The proliferation of mobile phones, social media, machine data, and web logs has led to massive amounts of data being generated, stored and processed, and this volume is increasing exponentially with the digital shift from offline to online. Inside these rapidly expanding data pools are millions of tiny little “tells” that can be extracted and combined with the emerging science of anticipatory computing into very predictable movement indicators.
At the same time, these “tells” can be fabricated, manipulated, and auto-generated. In less time than it takes for a human to blink an eye, the entire value of the markets can fluctuate over $100 trillion and back again without leaving any humanly understandable trace of what just happened.
How long will it be before a series of trading algorithms go terribly wrong, causing the markets to simply implode? Here are a couple thoughts.

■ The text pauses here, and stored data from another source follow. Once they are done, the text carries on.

### src/rtl/task_switch_params.svh
`ifndef TASK_SWITCH_PARAMS_SVH
`define TASK_SWITCH_PARAMS_SVH

// Register byte offsets
`define OFS_CTRL 8'h00
`define OFS_NEW_TSS_SEL 8'h04
`define OFS_TSS_DESC 8'h08
`define OFS_TSS_LIMIT 8'h0C
`define OFS_GDT_LIMIT 8'h10
`define OFS_CUR_IP 8'h14
`define OFS_TR_SEL 8'h18
`define OFS_CR0 8'h1C
`define OFS_STATUS 8'h20
`define OFS_ERR_CODE 8'h24
`define OFS_SAVED_IP 8'h28
`define OFS_NEW_IP 8'h2C
`define OFS_SEG_BASE 8'h40
`define NUM_SEGS 7

// Segment slots, in check order
`define SEG_LDT 3'h0
`define SEG_CS 3'h1
`define SEG_SS 3'h2

// Field positions
`define CTRL_START 0
`define TSS_PRESENT 0
`define TSS_BUSY 1
`define TSS_IS32 2
`define CR0_TS 3
`define ATTR_OK 16
`define ATTR_TYPE 17
`define ATTR_PRES 18
`define ATTR_DPL 19
`define ATTR_READ 21
`define ATTR_CONF 22

// Least state segment limits
`define TSS32_MIN_LIMIT 32'h0000006C
`define TSS16_MIN_LIMIT 32'h0000002C

// Documented step numbers shown in status
`define STEP_SEL 4'h1
`define STEP_PRES 4'h3
`define STEP_BUSY 4'h4
`define STEP_SAVE 4'h8
`define STEP_TR 4'hB
`define STEP_LOAD 4'hC
`define STEP_SEGS 4'hD
`define STEP_START 4'hE

`endif

### src/rtl/task_switch_pkg.sv
package task_switch_pkg;

    typedef enum logic [3:0] {
        ST_IDLE, ST_TSS_SEL, ST_TSS_PRES, ST_TSS_BUSY, ST_TSS_LIM,
        ST_SAVE, ST_TR_LOAD, ST_STATE_LOAD, ST_SEG_CHK, ST_START
    } seq_state_t;

    typedef enum logic [1:0] {
        CAUSE_JUMP, CAUSE_CALL, CAUSE_INT, CAUSE_INTERRUPT_RETURN
    } cause_t;

    typedef enum logic [2:0] {
        F_NONE, F_GENERAL_PROT, F_INVALID_STATE_SEG, F_NOT_PRESENT, F_STACK
    } fault_t;

    // Complete state of the switch unit
    typedef struct packed {
        seq_state_t state;
        cause_t cause;
        logic busy;
        logic done;
        logic fault;
        logic committed;
        logic new_env;
        fault_t fkind;
        logic [15:0] err;
        logic [2:0] seg_idx;
        logic cr0_ts;
        logic [1:0] current_privilege_level;
        logic [1:0] old_cpl;
        logic [15:0] tr_sel;
        logic [15:0] old_tr;
        logic [15:0] new_sel;
        logic [2:0] tss_desc;
        logic [31:0] tss_lim;
        logic [15:0] gdt_lim;
        logic [31:0] cur_ip;
        logic [31:0] saved_ip;
        logic [31:0] pend_ip;
        logic [31:0] new_ip;
        logic [6:0][22:0] seg;
        logic [31:0] prdata;
        logic pready;
        logic pslverr;
    } unit_state_t;

endpackage : task_switch_pkg

### src/rtl/task_switch_check_commit.sv
// The register offsets and register access over APB were chosen for this implementation.
`timescale 1ns/1ps
`default_nettype none
`include "task_switch_params.svh"

module task_switch_check_commit (
    // Clock, reset, enable
    input wire logic pclk,
    input wire logic presetn,
    input wire logic clk_en,
    // APB slave
    input wire logic psel,
    input wire logic penable,
    input wire logic pwrite,
    input wire logic [7:0] paddr,
    input wire logic [31:0] pwdata,
    output logic [31:0] prdata,
    output logic pready,
    output logic pslverr,
    // Memory side error while walking the tables
    input wire logic mem_err,
    // Task-switched flag
    output logic task_switched_flag
);

    task_switch_pkg::unit_state_t q;
    task_switch_pkg::unit_state_t d;

    // Fault a segment slot would raise; order valid, privilege, present
    function automatic task_switch_pkg::fault_t seg_fault(
        input logic [2:0] idx,
        input logic [22:0] w,
        input logic [1:0] current_privilege_level);
        logic valid;
        logic [1:0] descriptor_privilege_level;
        logic [1:0] requested_privilege_level;
        valid = w[`ATTR_OK] & w[`ATTR_TYPE];
        descriptor_privilege_level = w[`ATTR_DPL+1:`ATTR_DPL];
        requested_privilege_level = w[1:0];
        seg_fault = task_switch_pkg::F_NONE;
        if (idx == `SEG_LDT) begin
            if (!valid || !w[`ATTR_PRES]) begin
                seg_fault = task_switch_pkg::F_INVALID_STATE_SEG;
            end
        end else if (idx == `SEG_CS) begin
            if (!valid || descriptor_privilege_level != requested_privilege_level) begin
                seg_fault = task_switch_pkg::F_INVALID_STATE_SEG;
            end else if (!w[`ATTR_PRES]) begin
                seg_fault = task_switch_pkg::F_NOT_PRESENT;
            end
        end else if (idx == `SEG_SS) begin
            if (!valid || descriptor_privilege_level != current_privilege_level || descriptor_privilege_level != requested_privilege_level) begin
                seg_fault = task_switch_pkg::F_INVALID_STATE_SEG;
            end else if (!w[`ATTR_PRES]) begin
                seg_fault = task_switch_pkg::F_STACK;
            end
        end else begin
            if (!valid || !w[`ATTR_READ] || (!w[`ATTR_CONF] && descriptor_privilege_level < current_privilege_level)) begin
                seg_fault = task_switch_pkg::F_INVALID_STATE_SEG;
            end else if (!w[`ATTR_PRES]) begin
                seg_fault = task_switch_pkg::F_NOT_PRESENT;
            end
        end
    endfunction : seg_fault

    // Error code from a selector: index and table bit, low flags zero
    function automatic logic [15:0] err_of(input logic [15:0] sel);
        err_of = {sel[15:2], 2'b00};
    endfunction : err_of

    // Documented step number of each sequencer state
    function automatic logic [3:0] step_of(input task_switch_pkg::seq_state_t s);
        unique case (s)
            task_switch_pkg::ST_IDLE: step_of = 4'h0;
            task_switch_pkg::ST_TSS_SEL: step_of = `STEP_SEL;
            task_switch_pkg::ST_TSS_PRES: step_of = `STEP_PRES;
            task_switch_pkg::ST_TSS_BUSY: step_of = `STEP_BUSY;
            task_switch_pkg::ST_TSS_LIM: step_of = `STEP_PRES;
            task_switch_pkg::ST_SAVE: step_of = `STEP_SAVE;
            task_switch_pkg::ST_TR_LOAD: step_of = `STEP_TR;
            task_switch_pkg::ST_STATE_LOAD: step_of = `STEP_LOAD;
            task_switch_pkg::ST_SEG_CHK: step_of = `STEP_SEGS;
            task_switch_pkg::ST_START: step_of = `STEP_START;
        endcase
    endfunction : step_of

    logic setup;
    logic wr;
    logic seg_hit;
    logic [2:0] seg_i;
    logic [15:0] tss_end;
    logic [31:0] tss_min;
    task_switch_pkg::fault_t sf;

    // Bus decode helpers
    assign setup = psel & ~penable;
    assign wr = psel & penable & q.pready & pwrite;
    assign seg_i = paddr[4:2];
    assign seg_hit = (paddr[7:5] == 3'(`OFS_SEG_BASE >> 5)) && (paddr[1:0] == 2'b00)
        && (seg_i < 3'(`NUM_SEGS));
    // Last byte of the selected table entry
    assign tss_end = {q.new_sel[15:3], 3'h7};
    assign tss_min = q.tss_desc[`TSS_IS32] ? `TSS32_MIN_LIMIT : `TSS16_MIN_LIMIT;
    assign sf = seg_fault(q.seg_idx, q.seg[q.seg_idx], q.current_privilege_level);

    // Next state: bus slave and switch sequencer
    always_comb begin
        d = q;
        d.pready = 1'b0;
        d.pslverr = 1'b0;
        // Answer during setup so the access phase completes at once
        if (setup) begin
            d.pready = 1'b1;
            d.prdata = 32'h0000_0000;
            if (seg_hit) begin
                d.prdata = {9'h000, q.seg[seg_i]};
            end else begin
                unique case (paddr)
                    `OFS_CTRL: d.prdata = {29'h0, q.cause, q.busy};
                    `OFS_NEW_TSS_SEL: d.prdata = {16'h0, q.new_sel};
                    `OFS_TSS_DESC: d.prdata = {29'h0, q.tss_desc};
                    `OFS_TSS_LIMIT: d.prdata = q.tss_lim;
                    `OFS_GDT_LIMIT: d.prdata = {16'h0, q.gdt_lim};
                    `OFS_CUR_IP: d.prdata = q.cur_ip;
                    `OFS_TR_SEL: d.prdata = {16'h0, q.tr_sel};
                    `OFS_CR0: d.prdata = {28'h0, q.cr0_ts, 3'h0};
                    `OFS_STATUS: d.prdata = {18'h0, q.current_privilege_level, step_of(q.state),
                        q.fkind, q.new_env, q.committed, q.fault, q.done, q.busy};
                    `OFS_ERR_CODE: d.prdata = {16'h0, q.err};
                    `OFS_SAVED_IP: d.prdata = q.saved_ip;
                    `OFS_NEW_IP: d.prdata = q.new_ip;
                    default: d.pslverr = 1'b1;
                endcase
            end
        end
        // Writes; set-up registers are frozen while a switch runs
        if (wr && !q.pslverr) begin
            if (seg_hit && !q.busy) begin
                d.seg[seg_i] = pwdata[22:0];
            end else if (!q.busy) begin
                unique case (paddr)
                    `OFS_CTRL: begin
                        d.cause = task_switch_pkg::cause_t'(pwdata[2:1]);
                        if (pwdata[`CTRL_START]) begin
                            d.busy = 1'b1;
                            d.done = 1'b0;
                            d.fault = 1'b0;
                            d.committed = 1'b0;
                            d.new_env = 1'b0;
                            d.fkind = task_switch_pkg::F_NONE;
                            d.err = 16'h0000;
                            d.old_tr = q.tr_sel;
                            d.old_cpl = q.current_privilege_level;
                            d.state = task_switch_pkg::ST_TSS_SEL;
                        end
                    end
                    `OFS_NEW_TSS_SEL: d.new_sel = pwdata[15:0];
                    `OFS_TSS_DESC: d.tss_desc = pwdata[2:0];
                    `OFS_TSS_LIMIT: d.tss_lim = pwdata;
                    `OFS_GDT_LIMIT: d.gdt_lim = pwdata[15:0];
                    `OFS_CUR_IP: d.cur_ip = pwdata;
                    `OFS_TR_SEL: d.tr_sel = pwdata[15:0];
                    `OFS_NEW_IP: d.new_ip = pwdata;
                    default: ;
                endcase
            end
            // Clearing the flag is allowed at any time
            if (paddr == `OFS_CR0) begin
                d.cr0_ts = pwdata[`CR0_TS];
            end
        end

        // Sequencer; the sequencer state and commit flag pick the error path
        unique case (q.state)
            task_switch_pkg::ST_IDLE: ;
            task_switch_pkg::ST_TSS_SEL: begin
                // Global table only, entry inside its limit
                if (mem_err || q.new_sel[2] || tss_end > q.gdt_lim) begin
                    d.fkind = (q.cause == task_switch_pkg::CAUSE_INTERRUPT_RETURN)
                        ? task_switch_pkg::F_INVALID_STATE_SEG
                        : task_switch_pkg::F_GENERAL_PROT;
                    d.err = err_of(q.new_sel);
                    d.state = task_switch_pkg::ST_IDLE;
                end else begin
                    d.state = task_switch_pkg::ST_TSS_PRES;
                end
            end
            task_switch_pkg::ST_TSS_PRES: begin
                if (mem_err || !q.tss_desc[`TSS_PRESENT]) begin
                    d.fkind = task_switch_pkg::F_NOT_PRESENT;
                    d.err = err_of(q.new_sel);
                    d.state = task_switch_pkg::ST_IDLE;
                end else begin
                    d.state = task_switch_pkg::ST_TSS_BUSY;
                end
            end
            task_switch_pkg::ST_TSS_BUSY: begin
                d.state = task_switch_pkg::ST_TSS_LIM;
                if (q.cause == task_switch_pkg::CAUSE_INTERRUPT_RETURN) begin
                    if (mem_err || !q.tss_desc[`TSS_BUSY]) begin
                        d.fkind = task_switch_pkg::F_INVALID_STATE_SEG;
                        d.err = err_of(q.new_sel);
                        d.state = task_switch_pkg::ST_IDLE;
                    end
                end else if (mem_err || q.tss_desc[`TSS_BUSY]) begin
                    d.fkind = task_switch_pkg::F_GENERAL_PROT;
                    d.err = err_of(q.tr_sel);
                    d.state = task_switch_pkg::ST_IDLE;
                end
            end
            task_switch_pkg::ST_TSS_LIM: begin
                if (mem_err || q.tss_lim < tss_min) begin
                    d.fkind = task_switch_pkg::F_INVALID_STATE_SEG;
                    d.err = err_of(q.new_sel);
                    d.state = task_switch_pkg::ST_IDLE;
                end else begin
                    d.state = task_switch_pkg::ST_SAVE;
                end
            end
            task_switch_pkg::ST_SAVE: begin
                // Staged only; published with the task register
                d.pend_ip = q.cur_ip;
                d.state = mem_err ? task_switch_pkg::ST_IDLE
                    : task_switch_pkg::ST_TR_LOAD;
                if (mem_err) begin
                    d.fkind = task_switch_pkg::F_INVALID_STATE_SEG;
                    d.err = err_of(q.tr_sel);
                end
            end
            task_switch_pkg::ST_TR_LOAD: begin
                if (mem_err) begin
                    // Nothing published yet, so the old state stands
                    d.fkind = task_switch_pkg::F_INVALID_STATE_SEG;
                    d.err = err_of(q.new_sel);
                    d.state = task_switch_pkg::ST_IDLE;
                end else begin
                    d.tr_sel = q.new_sel;
                    d.saved_ip = q.pend_ip;
                    d.state = task_switch_pkg::ST_STATE_LOAD;
                end
            end
            task_switch_pkg::ST_STATE_LOAD: begin
                if (mem_err) begin
                    // Hand back to the old task's environment
                    d.tr_sel = q.old_tr;
                    d.current_privilege_level = q.old_cpl;
                    d.fkind = task_switch_pkg::F_INVALID_STATE_SEG;
                    d.err = err_of(q.new_sel);
                    d.state = task_switch_pkg::ST_IDLE;
                end else begin
                    // Privilege from the new code selector only
                    d.current_privilege_level = q.seg[`SEG_CS][1:0];
                    d.cur_ip = q.new_ip;
                    d.committed = 1'b1;
                    d.seg_idx = `SEG_LDT;
                    d.state = task_switch_pkg::ST_SEG_CHK;
                end
            end
            task_switch_pkg::ST_SEG_CHK: begin
                // First failure ends checking; switch still completes
                if (mem_err || sf != task_switch_pkg::F_NONE) begin
                    d.fkind = mem_err ? task_switch_pkg::F_INVALID_STATE_SEG : sf;
                    d.err = (q.seg_idx == `SEG_LDT)
                        ? err_of(q.seg[q.seg_idx][15:0]) : err_of(q.seg[q.seg_idx][15:0]);
                    d.fault = 1'b1;
                    d.new_env = 1'b1;
                    d.state = task_switch_pkg::ST_START;
                end else if (q.seg_idx == 3'(`NUM_SEGS - 1)) begin
                    d.state = task_switch_pkg::ST_START;
                end else begin
                    d.seg_idx = q.seg_idx + 3'h1;
                end
            end
            task_switch_pkg::ST_START: begin
                // Instruction pointer left at entry: first one not run
                d.cur_ip = q.new_ip;
                d.cr0_ts = 1'b1;
                d.busy = 1'b0;
                d.done = 1'b1;
                d.state = task_switch_pkg::ST_IDLE;
            end
        endcase
        // Any pre-commit exit with a fault code ends the switch unfinished
        if (q.busy && !q.committed && d.state == task_switch_pkg::ST_IDLE
            && q.state != task_switch_pkg::ST_IDLE) begin
            d.busy = 1'b0;
            d.fault = 1'b1;
            d.done = 1'b1;
        end
    end

    // State register
    always_ff @(posedge pclk or negedge presetn) begin
        if (!presetn) begin
            q <= '0;
        end else if (clk_en) begin
            q <= d;
        end
    end

    // Outputs straight from flops
    assign prdata = q.prdata;
    assign pready = q.pready;
    assign pslverr = q.pslverr;
    assign task_switched_flag = q.cr0_ts;

endmodule : task_switch_check_commit

`default_nettype wire

### config.mk
export PLATFORM = sky130hd
export DESIGN_NAME = task_switch_check_commit
export DESIGN_NICKNAME = d
export VERILOG_FILES = /design/src/rtl/task_switch_pkg.sv /design/src/rtl/task_switch_check_commit.sv
export VERILOG_INCLUDE_DIRS = /design/src /design/src/rtl
export SDC_FILE = /design/constraint.sdc
export NUM_CORES = 1
export LEC_CHECK = 0
export BUFFER_PORTS_ARGS = -buffer_cell sky130_fd_sc_hd__buf_2
export CORE_ASPECT_RATIO = 1.5
export CORE_MARGIN = 5
export CORE_UTILIZATION = 50
export CTS_BUF_LIST = sky130_fd_sc_hd__clkbuf_8
export CTS_CLUSTER_DIAMETER = 40
export DETAILED_ROUTE_END_ITERATION = 8
export PLACE_DENSITY_LB_ADDON = 0.1
export SYNTH_ARGS = -nofsm -noshare
export SYNTH_HDL_FRONTEND = slang
export SYNTH_SLANG_ARGS = --single-unit
### constraint.sdc
create_clock -name pclk -period 10.9 [get_ports pclk]
set_input_delay 3.27 -clock pclk [delete_from_list [all_inputs] [get_ports pclk]]
set_output_delay 3.27 -clock pclk [all_outputs]
set_load 0.1 [all_outputs]
# After elaboration in Yosys (flattened, before gate mapping)
# Index checks and enable logic that the tools add are counted.
[op_classes]
n_eq_ne = 32
n_addsub = 1
n_bitwise = 9
muxes = 84
order_cmp = 7
n_reduce_logical = 63
[ops]
columns = ["operator", "n"]
rows = [
  ["131-bit two-way mux", 3],
  ["32-bit case mux with 12 select lines", 1],
  ["161-bit bitwise mux", 1],
  ["19-bit two-way mux", 8],
  ["23-bit binary-select mux with 3-bit select", 2],
  ["19-bit case mux with 7 select lines", 1],
  ["32-bit two-way mux", 4],
  ["30-bit two-way mux", 4],
  ["16-bit two-way mux", 7],
  ["4-bit case mux with 9 select lines", 2],
  ["23-bit demux with 3-bit select", 1],
  ["23-bit two-way mux", 3],
  ["32-bit case mux with 2 select lines", 1],
  ["3-bit two-way mux", 16],
  ["5-bit AND reduction", 7],
  ["8-bit by 5-bit equality test with 1-bit output (second input constant)", 4],
  ["8-bit by 6-bit equality test with 1-bit output (second input constant)", 4],
  ["32-bit by 7-bit less-than comparator with 1-bit output", 1],
  ["16-bit case mux with 2 select lines", 1],
  ["24-bit two-way mux", 1],
  ["2-bit two-way mux", 10],
  ["20-bit two-way mux", 1],
  ["4-bit two-way mux", 5],
  ["4-bit by 3-bit equality test with 1-bit output (second input constant)", 4],
  ["38 further kinds", 104],
]
[totals]
output_inout_bits = 35
wordCells = 229
regBits = 460
in_bits = 47

# Longest topological paths before layout
[depth]
ltp_word = 19
ltp_mapped = 17
depth_no_buf = 12

# Worst setup path before layout
# Ideal clock, no wire load.
[synth_path]
kind = "input to register"
start = "input paddr[2]"
end = "register q, in the netlist prdata[17]"
required_time_ns = 10.774
setup_slack_ns = 5.222
setup_ns = 0.126
arrival_time_ns = 5.552
path_stages = 9
n_path_buf = 4
path_cell_list = "clkbuf_1 -> buf_1 -> clkbuf_1 -> clkbuf_1 -> mux2i_1 -> nor2_1 -> a21oi_1 -> o21ai_0 -> a221o_1"
[synth_via]
elab_chain_len = 3
word_cells_on_any_way = 18
classes_between = "order compare (1); eq/ne (11); mux (4); reduce/logical (2)"
[synth_lines]
columns = ["item", "line", "source"]
rows = [
  ["start: declaration", "task_switch_check_commit.sv:15", "input wire logic [7:0] paddr,"],
  ["8-bit by 6-bit equality test with 1-bit output (tied with other cells)", "task_switch_check_commit.sv:118", "unique case (paddr)"],
  ["32-bit case mux with 12 select lines (tied with other cells)", "task_switch_check_commit.sv:118", ""],
  ["32-bit two-way mux *", "task_switch_check_commit.sv:115", "if (seg_hit) begin"],
  ["end signal: assignment", "task_switch_check_commit.sv:295", "q <= '0;"],
  ["end signal: assignment", "task_switch_check_commit.sv:297", "q <= d;"],
  ["end: declaration", "task_switch_check_commit.sv:26", "task_switch_pkg::unit_state_t q;"],
]
# Mark *: on every way between the ends. The rest lies on a longest branch, timed or not. The select of a mux whose other input is x is not followed.
# A chain may end at the register's enable or synchronous reset.

# Final worst setup path
[layout_path]
start = "input paddr[6]"
end = "register q[212] (netlist bit)"
[layout_via]
elab_chain_len = 6
word_cells_on_any_way = 7
classes_between = "eq/ne (2); bitwise (1); reduce/logical (4)"
[layout_lines]
columns = ["item", "line", "source"]
rows = [
  ["3-bit by 2-bit equality test with 1-bit output", "task_switch_check_commit.sv:99", "assign seg_hit = (paddr[7:5] == 3'(`OFS_SEG_BASE >> 5)) && (paddr[1:0] == 2'b00)"],
  ["1-bit logical AND (2 in series)", "task_switch_check_commit.sv:99", ""],
  ["1-bit logical AND", "task_switch_check_commit.sv:138", "if (seg_hit && !q.busy) begin"],
  ["1-bit inverter (no line)", "-", ""],
  ["5-bit AND reduction (no line) *", "-", ""],
]
# Mark *: on every way between the ends. The rest lies on a longest branch, timed or not.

Moving into the Big Data Era
First a few jaw-dropping stats on the growth of structured and unstructured data. Here are a few examples:
Big Data is indeed …big! And getting bigger.
The Future Stock Market
When it comes to the stock market, humans are already the outsiders. The number of actual trades transacted by real humans is only a small fraction of a day’s total trading volume.
Yes, there are still people who buy stocks because they “like” the company, and yes, companies who are attempting to recruit key employees will still give stock options as part of their compensation package.
But for those who are serious traders, buying and selling stock on a daily basis, the game is constantly amping up to new levels where automated systems do most of the grunt work.
In a trash-talking society with quants boasting “my algorithm can beat your algorithm,” the entire stock exchange has deteriorated into a kind of bot vs. bot warfare that has lost all semblance of being a marketplace of human values.
One Possible Scenario
As a way to help you understand how this may unfold, here is a short scenario.
With the stock market, every trade creates a butterfly effect, a tiny ripple of influence, with the size of the ripple being directly proportional to the size of the trade. When trades happen at lightening speed, the size of the ripples can be manipulated through a series of external distortion signals designed to mislead all of the other bots, leading to ever-greater buy-sell patterns until they reach a point of maximum distortion for profit taking.
If, as example, a quant were to set up a specific trading pattern starting with 2 shares, followed over a set period of time by a series of doublings, 4 shares, then 8, 16, 32, 64, 128, 256, 512, and so on, the exponentially growing signal produces a “resonancing effect.”
Whenever a pattern like this is repeated multiple times, other bots will pick up on it, and start formulating strategies around it. For the puppet masters this becomes a relatively easy way to manipulate the market by first establishing a pattern, and then skipping or altering the final trade.
Much like the cracking of a whip, where all of the attention is focused on the final snap, the market positions itself for the grand finale. Predictability creates manipulability. It’s games like these that polymaths live for.